Fuente: Agencia México
La actriz Maribel Guardia y el exboxeador Julio César Chávez grabaron un video en donde hablaron abiertamente sobre el difícil camino que enfrentaron sus hijos en la lucha contra las adicciones, un tema que volvió a colocarse en la conversación pública tras recientes declaraciones y versiones difundidas en medios.
El foco más sensible recayó en el caso de Julián Figueroa, hijo de Maribel Guardia, cuyo fallecimiento volvió a ser tema de debate luego de que se mencionara el tratamiento con naltrexona como posible factor relacionado con su muerte. La actriz fue clara al rechazar esa versión y defender el proceso que siguió su hijo en vida.
Guardia explicó que Julián había tomado la decisión de colocarse el chip por voluntad propia y en un momento en que se encontraba sin sustancias en su cuerpo. “Él iba limpio cuando se puso el chip, por decisión… tenía 27 años, y pasó lo que pasó, pero la naltrexona no tuvo nada que ver”, sostuvo, dejando claro que el tratamiento no fue la causa de su deceso.
La actriz también habló con profundo dolor sobre los múltiples intentos por ayudarlo a salir del consumo: “hay gente que con un internamiento se salva y la deja, yo a Julián lo interné muchas veces, con la esperanza de que lo dejara y no lo logró…”. Sus palabras evidencian la dimensión del sufrimiento familiar detrás de una adicción prolongada, marcada por recaídas y esfuerzos constantes por rescatarlo de lo que describen como un abismo de alcohol y drogas.
En ese contexto, Julio César Chávez explicó que su primogénito también utilizó el mismo tratamiento sin consecuencias fatales. “Eso es totalmente mentira… a mi hijo Julio yo se lo puse y siguió consumiendo… y no le pasó absolutamente nada, gracias a Dios.” El exboxeador subrayó que los procesos de rehabilitación no son lineales y que los primeros años suelen ser los más complicados.
La tensión aumentó luego de que Chávez confrontara a la prensa en el aeropuerto de la CDMX, molesto por versiones que sugerían que él habría insinuado que Julián no siguió adecuadamente el tratamiento.
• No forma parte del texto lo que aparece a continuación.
## src/rtl/fwd_hazard_unit.sv

```systemverilog
// Operand forwarding select, load-use interlock and multiply/divide scoreboard
// for an in-order pipeline; produces the global stall and a stall-cycle counter.
//
// state   | meaning
// LU_IDLE | no load-use interlock pending beyond the detect cycle
// LU_WAIT | holding the pipeline for the remaining load-use cycles
module fwd_hazard_unit #(
    parameter int REG_AW   = 5,
    parameter int NUM_SRC  = 2,
    parameter int NUM_FWD  = 2,
    parameter int LOAD_LAT = 1,
    parameter int MD_LAT   = 8
) (
    input  logic                                     clk,
    input  logic                                     rst_n,
    input  logic [NUM_SRC*REG_AW-1:0]                ex_src,
    input  logic [NUM_SRC*REG_AW-1:0]                id_src,
    input  logic [NUM_SRC-1:0]                       id_src_used,
    input  logic                                     id_md_op,
    input  logic [REG_AW-1:0]                        ex_rd,
    input  logic                                     ex_regwrite,
    input  logic                                     ex_memread,
    input  logic [NUM_FWD*REG_AW-1:0]                fwd_rd,
    input  logic [NUM_FWD-1:0]                       fwd_regwrite,
    input  logic                                     md_start,
    input  logic [REG_AW-1:0]                        md_rd,
    input  logic                                     flush,
    output logic [NUM_SRC*$clog2(NUM_FWD+1)-1:0]     fwd_sel,
    output logic                                     stall,
    output logic                                     md_busy,
    output logic                                     md_done,
    output logic [15:0]                              stall_cnt
);
    localparam int SELW = $clog2(NUM_FWD + 1);

    localparam logic [0:0] LU_IDLE = 1'b0;
    localparam logic [0:0] LU_WAIT = 1'b1;
    localparam logic [2:0] LU_LOAD = 3'(LOAD_LAT - 1);

    logic [0:0]        lu_state;
    logic [2:0]        lu_cnt;
    logic [7:0]        md_cnt;
    logic [REG_AW-1:0] md_rd_q;
    logic              lu_match;
    logic              md_match;
    logic              lu_hit;
    logic              md_hazard;

    // Youngest stage wins: scanning oldest-to-youngest lets the last hit stand.
    always_comb begin
        fwd_sel = '0;
        for (int i = 0; i < NUM_SRC; i++) begin
            for (int k = NUM_FWD - 1; k >= 0; k--) begin
                if (fwd_regwrite[k] && (fwd_rd[k*REG_AW +: REG_AW] != '0) &&
                    (fwd_rd[k*REG_AW +: REG_AW] == ex_src[i*REG_AW +: REG_AW])) begin
                    fwd_sel[i*SELW +: SELW] = SELW'(k + 1);
                end
            end
        end
    end

    always_comb begin
        lu_match = 1'b0;
        md_match = 1'b0;
        for (int i = 0; i < NUM_SRC; i++) begin
            if (id_src_used[i] && (id_src[i*REG_AW +: REG_AW] == ex_rd))
                lu_match = 1'b1;
            if (id_src_used[i] && (id_src[i*REG_AW +: REG_AW] == md_rd_q))
                md_match = 1'b1;
        end
    end

    assign lu_hit    = ex_memread & ex_regwrite & (ex_rd != '0) & lu_match & ~flush;
    assign md_hazard = md_busy & (id_md_op | ((md_rd_q != '0) & md_match));
    assign stall     = lu_hit | (lu_state == LU_WAIT) | md_hazard;

    // The detect cycle is the first stall cycle, so WAIT covers LOAD_LAT-1 more.
    always_ff @(posedge clk or negedge rst_n) begin
        if (!rst_n) begin
            lu_state <= LU_IDLE;
            lu_cnt   <= '0;
        end else if (flush) begin
            lu_state <= LU_IDLE;
            lu_cnt   <= '0;
        end else if (lu_state == LU_IDLE) begin
            if (lu_hit && (LOAD_LAT > 1)) begin
                lu_state <= LU_WAIT;
                lu_cnt   <= LU_LOAD;
            end
        end else begin
            lu_cnt <= lu_cnt - 3'd1;
            if (lu_cnt == 3'd1)
                lu_state <= LU_IDLE;
        end
    end

    // Mul/div scoreboard runs independently of flush; new issues wait for idle.
    always_ff @(posedge clk or negedge rst_n) begin
        if (!rst_n) begin
            md_busy <= 1'b0;
            md_cnt  <= '0;
            md_done <= 1'b0;
            md_rd_q <= '0;
        end else begin
            md_done <= 1'b0;
            if (md_busy) begin
                md_cnt <= md_cnt - 8'd1;
                if (md_cnt == 8'd1) begin
                    md_busy <= 1'b0;
                    md_done <= 1'b1;
                end
            end else if (md_start) begin
                md_busy <= 1'b1;
                md_cnt  <= 8'(MD_LAT);
                md_rd_q <= md_rd;
            end
        end
    end

    always_ff @(posedge clk or negedge rst_n) begin
        if (!rst_n)
            stall_cnt <= '0;
        else if (stall && (stall_cnt != 16'hFFFF))
            stall_cnt <= stall_cnt + 16'd1;
    end

endmodule

```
Posteriormente, se reunió con Maribel Guardia para aclarar lo sucedido y expresar directamente su postura.
Ante ello, Chávez le explicó a Maribel: “Qué bueno que me invitaste Maribel, precisamente hoy llegando al aeropuerto estuvo toda la prensa ahí esperándome, ya ves que hubo un rumor donde se malinterpretó las cosas, la verdad, quiero aclarar que nunca dije yo lo que salió ahí, y la verdad, con todo respeto, estaba muy molesto yo, muy enojado, de yo no dije, ¿me entiendes?, lo de tu hijo, en paz descanse. Al contrario, yo dije: ‘No chingu*n cabr*nes, no lucren con el dolor ajeno’”.
Con esta declaración, el exboxeador dejó claro que su intención nunca fue señalar responsabilidades hacia el joven ni cuestionar el proceso que siguió, sino frenar la especulación mediática en torno a un tema profundamente doloroso para la actriz.
Así, más allá de rumores y versiones cruzadas, el testimonio de ambos pone el énfasis en la complejidad de las adicciones y en el desgaste emocional que viven las familias que intentan acompañar a sus hijos en ese proceso. La historia de Julián Figueroa, marcada por múltiples internamientos y esfuerzos de rehabilitación, se convierte en el eje central de una conversación que busca empatía y responsabilidad al abordar públicamente tragedias personales.